THE Bureau of the Treasury awarded P17 billion in Treasury bills (T-bills) on Monday, an upsize from its P15 billion initial offering.
The auction was more than four times oversubscribed, with the tenors attracting a total of P63.9 billion in total bids. This prompted the auction committee’s decision to double the non-competitive bids for the 364-day T-bills to P4 billion.
Meanwhile, rates also moved ended up moving sideways during the auction.
National Treasurer Rosalia V. De Leon said “it seems” the rates moved sideways pinning the trend on investor behavior as remaining unfazed of forecasts inflation is rising faster.
Likewise, De Leon sees the market is still swimming in cash—“Liquidity very much around”—with P22 billion in maturities this week. The Treasurer note, however, that “placements remain in short tenor buckets.”
Asked whether the Treasury will be taking advantage of strong liquidity for its borrowings from the local debt market in October, De Leon said volume “may still be the same.”
For this month, the Treasury is set to borrow a total of P250 billion from the local debt market, higher than the P200 billion program in August.
Broken down, P175 billion will be raised through auctioning off Treasury bonds while the remaining P75 billion will be generated via the sale of T-bills.
In Monday’s auction, the 91-day T-bills fetched an average rate of 1.06 percent, a slight increase from 1.07 percent. Tenders for the tenor reached P17.24 billion, more than thrice the P5-billion offer.
As for the 182-day T-bills, the average rate settled at 1.385 percent, a 0.4 basis point drop from 1.389 percent. Total submitted bids for the debt paper amounted to P21.51 billion, more than quadruple the P5-billion offer.

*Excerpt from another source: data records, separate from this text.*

--- config.mk ---
export PLATFORM = sky130hd
export DESIGN_NAME = sram_cycle_ctrl
export DESIGN_NICKNAME = d
export VERILOG_FILES = /design/src/rtl/sram_ctrl_pkg.sv /design/src/rtl/sram_ctrl_fsm.sv /design/src/rtl/sram_ctrl_dp.sv /design/src/rtl/sram_cycle_ctrl.sv
export SDC_FILE = /design/constraint.sdc
export NUM_CORES = 1
export LEC_CHECK = 0
export BUFFER_PORTS_ARGS = -buffer_cell sky130_fd_sc_hd__buf_4
export CAP_MARGIN = 15
export CORE_MARGIN = 2
export CORE_UTILIZATION = 30
export DETAILED_ROUTE_END_ITERATION = 8
export GPL_TIMING_DRIVEN = 0
export PLACE_DENSITY = 0.62
export SYNTH_ARGS = -nofsm -noshare
export SYNTH_HDL_FRONTEND = slang
export SYNTH_SLANG_ARGS = --single-unit
--- constraint.sdc ---
create_clock -name clk -period 2.1 [get_ports clk]
set_input_delay 0 -clock clk [delete_from_list [all_inputs] [get_ports clk]]
set_output_delay 0 -clock clk [all_outputs]
set_load 0.005 [all_outputs]
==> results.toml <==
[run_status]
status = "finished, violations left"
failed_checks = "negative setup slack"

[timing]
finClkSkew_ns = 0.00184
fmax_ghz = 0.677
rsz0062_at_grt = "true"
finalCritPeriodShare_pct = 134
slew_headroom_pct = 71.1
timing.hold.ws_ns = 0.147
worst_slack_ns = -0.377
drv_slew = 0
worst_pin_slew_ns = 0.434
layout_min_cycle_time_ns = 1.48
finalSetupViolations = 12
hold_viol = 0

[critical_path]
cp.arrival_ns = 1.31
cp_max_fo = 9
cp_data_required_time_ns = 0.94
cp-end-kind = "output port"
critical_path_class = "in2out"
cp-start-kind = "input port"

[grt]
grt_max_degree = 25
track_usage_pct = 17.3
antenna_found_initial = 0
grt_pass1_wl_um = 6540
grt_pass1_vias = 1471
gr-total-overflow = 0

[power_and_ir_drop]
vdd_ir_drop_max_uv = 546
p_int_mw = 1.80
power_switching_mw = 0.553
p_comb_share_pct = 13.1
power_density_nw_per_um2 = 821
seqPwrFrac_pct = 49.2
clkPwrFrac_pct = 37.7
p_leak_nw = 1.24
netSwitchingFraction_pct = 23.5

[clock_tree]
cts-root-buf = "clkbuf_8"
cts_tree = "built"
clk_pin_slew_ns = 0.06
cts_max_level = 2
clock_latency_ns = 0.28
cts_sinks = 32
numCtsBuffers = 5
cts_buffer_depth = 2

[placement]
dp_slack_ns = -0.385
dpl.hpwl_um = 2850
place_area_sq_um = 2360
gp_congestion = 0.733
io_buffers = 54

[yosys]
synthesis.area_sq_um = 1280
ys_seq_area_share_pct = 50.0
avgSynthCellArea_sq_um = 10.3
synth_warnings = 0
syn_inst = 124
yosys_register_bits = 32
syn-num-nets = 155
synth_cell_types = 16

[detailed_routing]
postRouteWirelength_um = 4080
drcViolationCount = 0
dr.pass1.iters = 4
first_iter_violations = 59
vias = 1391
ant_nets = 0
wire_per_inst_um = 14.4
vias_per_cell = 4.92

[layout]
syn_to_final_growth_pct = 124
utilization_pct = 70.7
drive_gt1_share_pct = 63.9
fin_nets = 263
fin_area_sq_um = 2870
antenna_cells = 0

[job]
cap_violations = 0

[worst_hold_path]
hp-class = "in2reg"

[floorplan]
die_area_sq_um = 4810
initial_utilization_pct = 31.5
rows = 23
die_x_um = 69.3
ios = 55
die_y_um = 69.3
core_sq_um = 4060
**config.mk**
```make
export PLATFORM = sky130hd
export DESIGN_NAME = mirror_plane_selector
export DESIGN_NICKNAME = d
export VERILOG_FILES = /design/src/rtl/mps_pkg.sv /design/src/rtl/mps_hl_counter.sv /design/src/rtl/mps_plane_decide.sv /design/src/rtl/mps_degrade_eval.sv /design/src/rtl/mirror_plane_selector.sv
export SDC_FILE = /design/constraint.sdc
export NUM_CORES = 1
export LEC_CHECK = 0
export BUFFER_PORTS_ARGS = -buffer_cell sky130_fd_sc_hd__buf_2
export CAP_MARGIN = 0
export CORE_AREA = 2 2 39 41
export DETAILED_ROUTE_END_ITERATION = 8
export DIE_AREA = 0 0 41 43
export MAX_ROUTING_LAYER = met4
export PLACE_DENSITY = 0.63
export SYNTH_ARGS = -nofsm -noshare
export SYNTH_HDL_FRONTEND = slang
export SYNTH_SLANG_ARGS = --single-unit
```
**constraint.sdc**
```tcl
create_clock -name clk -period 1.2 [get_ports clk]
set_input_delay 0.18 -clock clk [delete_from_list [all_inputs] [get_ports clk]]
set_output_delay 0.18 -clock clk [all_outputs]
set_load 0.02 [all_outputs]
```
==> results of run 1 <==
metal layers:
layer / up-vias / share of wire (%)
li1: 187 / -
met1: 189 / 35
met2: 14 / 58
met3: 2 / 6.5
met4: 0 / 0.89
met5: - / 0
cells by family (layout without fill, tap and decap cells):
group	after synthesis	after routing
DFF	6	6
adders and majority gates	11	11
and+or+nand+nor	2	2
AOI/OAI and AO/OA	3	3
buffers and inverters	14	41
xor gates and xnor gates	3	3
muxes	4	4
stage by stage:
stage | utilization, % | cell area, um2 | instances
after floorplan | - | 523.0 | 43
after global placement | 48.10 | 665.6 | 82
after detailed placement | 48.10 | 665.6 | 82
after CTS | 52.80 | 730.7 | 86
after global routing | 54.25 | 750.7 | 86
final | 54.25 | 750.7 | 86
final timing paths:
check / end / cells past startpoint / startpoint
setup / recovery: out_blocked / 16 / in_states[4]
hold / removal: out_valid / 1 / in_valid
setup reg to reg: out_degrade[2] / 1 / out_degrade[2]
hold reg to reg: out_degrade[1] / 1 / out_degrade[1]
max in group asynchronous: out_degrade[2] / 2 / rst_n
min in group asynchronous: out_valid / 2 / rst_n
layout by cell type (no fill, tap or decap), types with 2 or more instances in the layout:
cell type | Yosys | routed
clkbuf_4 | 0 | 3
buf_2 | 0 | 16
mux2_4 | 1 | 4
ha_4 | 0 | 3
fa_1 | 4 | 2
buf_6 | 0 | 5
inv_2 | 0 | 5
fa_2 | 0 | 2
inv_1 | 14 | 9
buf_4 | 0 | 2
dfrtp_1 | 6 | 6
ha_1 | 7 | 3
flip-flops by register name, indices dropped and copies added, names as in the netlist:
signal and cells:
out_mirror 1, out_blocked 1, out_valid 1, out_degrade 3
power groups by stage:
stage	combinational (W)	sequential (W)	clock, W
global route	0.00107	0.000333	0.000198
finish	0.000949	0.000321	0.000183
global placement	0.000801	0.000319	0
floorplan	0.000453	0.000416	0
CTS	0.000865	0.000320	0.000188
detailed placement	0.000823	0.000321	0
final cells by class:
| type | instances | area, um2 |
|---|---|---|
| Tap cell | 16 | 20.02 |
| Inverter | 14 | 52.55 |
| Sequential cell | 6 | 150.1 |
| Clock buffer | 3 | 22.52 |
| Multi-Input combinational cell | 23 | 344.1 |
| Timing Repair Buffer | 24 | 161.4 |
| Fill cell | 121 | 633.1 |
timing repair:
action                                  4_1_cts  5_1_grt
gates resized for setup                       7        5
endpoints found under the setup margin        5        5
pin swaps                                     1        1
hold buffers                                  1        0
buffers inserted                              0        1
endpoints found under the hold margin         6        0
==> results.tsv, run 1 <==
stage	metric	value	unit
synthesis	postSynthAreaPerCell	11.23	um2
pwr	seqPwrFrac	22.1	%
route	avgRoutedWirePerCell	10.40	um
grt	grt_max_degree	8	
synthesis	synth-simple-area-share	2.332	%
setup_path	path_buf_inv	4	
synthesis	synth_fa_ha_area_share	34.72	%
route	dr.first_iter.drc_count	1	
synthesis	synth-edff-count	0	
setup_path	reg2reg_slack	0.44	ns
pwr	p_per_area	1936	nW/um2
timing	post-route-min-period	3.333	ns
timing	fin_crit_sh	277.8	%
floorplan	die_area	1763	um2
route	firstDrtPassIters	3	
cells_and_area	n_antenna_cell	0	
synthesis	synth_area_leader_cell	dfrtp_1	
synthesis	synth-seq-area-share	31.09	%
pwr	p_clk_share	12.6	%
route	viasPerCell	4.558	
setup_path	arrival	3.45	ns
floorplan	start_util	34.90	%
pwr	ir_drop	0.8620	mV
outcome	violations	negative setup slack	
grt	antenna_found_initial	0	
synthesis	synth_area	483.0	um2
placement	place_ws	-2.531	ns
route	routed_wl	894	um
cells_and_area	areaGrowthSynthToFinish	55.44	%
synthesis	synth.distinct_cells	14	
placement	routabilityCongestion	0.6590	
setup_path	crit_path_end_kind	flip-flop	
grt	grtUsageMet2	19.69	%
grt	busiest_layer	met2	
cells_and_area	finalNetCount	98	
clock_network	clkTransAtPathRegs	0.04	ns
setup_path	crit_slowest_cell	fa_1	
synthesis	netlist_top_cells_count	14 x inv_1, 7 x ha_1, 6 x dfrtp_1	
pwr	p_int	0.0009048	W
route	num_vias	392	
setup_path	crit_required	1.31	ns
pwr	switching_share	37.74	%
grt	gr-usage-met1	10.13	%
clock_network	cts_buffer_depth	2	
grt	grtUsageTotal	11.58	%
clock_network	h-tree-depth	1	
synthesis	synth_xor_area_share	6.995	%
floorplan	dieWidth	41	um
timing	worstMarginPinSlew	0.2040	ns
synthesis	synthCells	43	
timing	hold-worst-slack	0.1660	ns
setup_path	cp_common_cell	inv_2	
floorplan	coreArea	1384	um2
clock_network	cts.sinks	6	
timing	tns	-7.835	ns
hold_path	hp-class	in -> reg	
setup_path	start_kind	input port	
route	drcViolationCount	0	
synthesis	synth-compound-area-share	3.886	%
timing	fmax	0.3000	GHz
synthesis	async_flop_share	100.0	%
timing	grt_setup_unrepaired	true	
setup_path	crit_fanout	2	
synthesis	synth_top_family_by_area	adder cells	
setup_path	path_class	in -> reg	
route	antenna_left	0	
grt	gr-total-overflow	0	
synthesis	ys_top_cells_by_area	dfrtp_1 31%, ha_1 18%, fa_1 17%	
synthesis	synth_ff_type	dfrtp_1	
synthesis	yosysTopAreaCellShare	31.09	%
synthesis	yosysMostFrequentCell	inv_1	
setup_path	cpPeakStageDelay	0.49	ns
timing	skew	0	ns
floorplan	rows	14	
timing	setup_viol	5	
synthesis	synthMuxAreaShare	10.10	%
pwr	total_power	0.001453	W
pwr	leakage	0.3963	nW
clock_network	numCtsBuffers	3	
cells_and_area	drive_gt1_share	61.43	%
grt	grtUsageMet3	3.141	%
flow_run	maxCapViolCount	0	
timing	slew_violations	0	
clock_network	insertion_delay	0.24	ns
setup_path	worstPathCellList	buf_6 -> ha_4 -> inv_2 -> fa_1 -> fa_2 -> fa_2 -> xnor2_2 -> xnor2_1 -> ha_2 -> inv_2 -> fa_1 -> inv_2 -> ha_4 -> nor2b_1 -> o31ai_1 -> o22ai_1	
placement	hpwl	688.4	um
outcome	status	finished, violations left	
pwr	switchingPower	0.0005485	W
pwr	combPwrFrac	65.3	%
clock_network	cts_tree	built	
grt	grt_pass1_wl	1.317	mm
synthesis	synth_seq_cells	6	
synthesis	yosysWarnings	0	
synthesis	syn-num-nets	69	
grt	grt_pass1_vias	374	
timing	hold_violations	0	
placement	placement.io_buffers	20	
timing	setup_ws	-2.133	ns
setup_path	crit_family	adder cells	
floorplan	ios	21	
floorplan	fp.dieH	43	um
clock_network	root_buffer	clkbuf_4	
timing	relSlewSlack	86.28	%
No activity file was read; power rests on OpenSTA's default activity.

Likewise, the 364-day T-bills’ average rate slipped to 1.582 percent, falling by 1.5 basis points from previous auction’s 1.597 percent. Bids for the security hit P25.12 billion, five times the equivalent of the initial P5-billion offer.
This year, the national government programmed to borrow a total of P3.1-trillion, most of which is expected to be raised through domestic sources.
The government borrows to meet its spending requirements as well as to finance its budget deficit.
As of end-July this year, the national government’s outstanding debt has already piled up to a new record-high of P11.61 trillion, swelling by 26.7 percent from P9.16 trillion a year ago.